3.1.1.6. With a plot of analysis wavelets

>>> f0 = np.linspace(12,24,100)
>>> Q  = 4
>>> XW,S = sp.cwt.ScalogramCWT(x,t,fs=fs,wType='Gauss',PlotPSD=True,PlotW=True, f0=f0,Q=Q)

#TODO Speech/Audio Signal

3.1.1.7. Speech

#TODO

3.1.1.8. Audio

#TODO

3.1.2. Morlet wavelet

#TODO

The Morlet Wavelet function in time and frequency domain are defined as \(\psi(t)\) and \(\psi(f)\) as below;

\[\begin{split}\psi(t) &= C_{\sigma}\pi^{-0.25} e^{-0.5t^2} \left(e^{j\sigma t}-K_{\sigma} \right)\\ \psi(w) &= C_{\sigma}\pi^{-0.25} \left(e^{-0.5(\sigma-w)^2} -K_{\sigma}e^{-0.5w^2} \right)\end{split}\]

where

\[\begin{split}C_{\sigma} &= \left(1+ e^{-\sigma^{2}} - 2e^{-\frac{3}{4}\sigma^{2}} \right)^{-0.5}\\ K_{\sigma} &=e^{-0.5\sigma^{2}}\\ w &= 2\pi f\end{split}\]
>>> XW,S = sp.cwt.ScalogramCWT(x,t,fs=fs,wType='Morlet',PlotPSD=True)

3.1.3. Gabor wavelet

#TODO

The Gabor Wavelet function (technically same as Gaussian) in time and frequency domain are defined as \(\psi(t)\) and \(\psi(f)\) as below;

\[\begin{split}\psi(t) &= e^{-(t-t_0)^2/a^2}e^{-jf_0(t-t_0)}\\ \psi(f) &= e^{-((f-f_0)a)^2}e^{-jt_0(f-f_0)}\end{split}\]

where

\(a\) is oscilation rate and \(f_0\) is center frequency

>>> XW,S = sp.cwt.ScalogramCWT(x,t,fs=fs,wType='Gabor',PlotPSD=True)

3.1.4. Poisson wavelet

Poisson wavelet is defined by positive integers ($n$), unlike other, and associated with Poisson probability distribution

The Poisson Wavelet function in time and frequency domain are defined as \(\psi(t)\) and \(\psi(f)\) as below;

3.1.4.1. #Type 1 (n)

\[\begin{split}\psi(t) &= \left(\frac{t-n}{n!}\right)t^{n-1} e^{-t}\\ \psi(w) &= \frac{-jw}{(1+jw)^{n+1}}\end{split}\]

where

Admiddibility const \(C_{\psi} =\frac{1}{n}\) and \(w = 2\pi f\)
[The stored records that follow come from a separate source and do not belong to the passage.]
<file path="config.mk">
export PLATFORM = sky130hd
export DESIGN_NAME = bilinear_coverage_blend_top
export DESIGN_NICKNAME = d
export VERILOG_FILES = /design/src/rtl/core/bcb_pkg.sv /design/src/rtl/core/bcb_cfg_regs.sv /design/src/rtl/core/bcb_sample_mask.sv /design/src/rtl/core/bcb_interp.sv /design/src/rtl/core/bcb_blend.sv /design/src/rtl/core/bilinear_coverage_blend_top.sv
export SDC_FILE = /design/constraint.sdc
export NUM_CORES = 2
export LEC_CHECK = 0
export ABC_AREA = 1
export CORE_UTILIZATION = 55
export DETAILED_ROUTE_END_ITERATION = 12
export DONT_BUFFER_PORTS = 1
export PLACE_DENSITY_LB_ADDON = 0.15
export SLEW_MARGIN = 20
export SYNTH_ARGS = -nofsm -noshare
export SYNTH_HDL_FRONTEND = slang
export SYNTH_HIERARCHICAL = 1
export SYNTH_SLANG_ARGS = --single-unit
</file>
<file path="constraint.sdc">
create_clock -name clk -period 13.65 [get_ports clk]
set_input_delay 1.365 -clock clk [delete_from_list [all_inputs] [get_ports clk]]
set_output_delay 1.365 -clock clk [all_outputs]
set_load 0.01 [all_outputs]
</file>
>>> XW,S = sp.cwt.ScalogramCWT(x,t,fs=fs,wType='Poisson',method = 1,PlotPSD=True)

3.1.4.2. #Type 2

\[ \begin{align}\begin{aligned}\psi(t) &= \frac{1}{\pi} \frac{1-t^2}{(1+t^2)^2}\\\psi(t) &= p(t) + \frac{d}{dt}p(t)\\\psi(w) &= |w|e^{-|w|}\end{aligned}\end{align} \]

where

\[ \begin{align}\begin{aligned}p(t) &=\frac{1}{\pi}\frac{1}{1+t^2}\\w &= 2\pi f\end{aligned}\end{align} \]
>>> XW,S = sp.cwt.ScalogramCWT(x,t,fs=fs,,wType='Poisson',method = 2,PlotPSD=True)

3.1.4.3. #Type 3 (n)

\[ \begin{align}\begin{aligned}\psi(t) &= \frac{1}{2\pi}(1-jt)^{-(n+1)}\\\psi(w) &= \frac{1}{\Gamma{n+1}}w^{n}e^{-w}u(w)\end{aligned}\end{align} \]

where .

\[ \begin{align}\begin{aligned}\text{unit step function }\quad u(w) &=1 \quad \text{ if $w>=0$ }\quad \text{else } 0\\w &= 2\pi f\end{aligned}\end{align} \]
>>> XW,S = sp.cwt.ScalogramCWT(x,t,fs=fs,wType='Poisson',method = 3,PlotPSD=True)

#TODO

3.1.5. Maxican wavelet

Complex Mexican hat wavelet is derived from the conventional Mexican hat wavelet. It is a low-oscillation wavelet which is modulated by a complex exponential function with frequency \(f_0\) Ref..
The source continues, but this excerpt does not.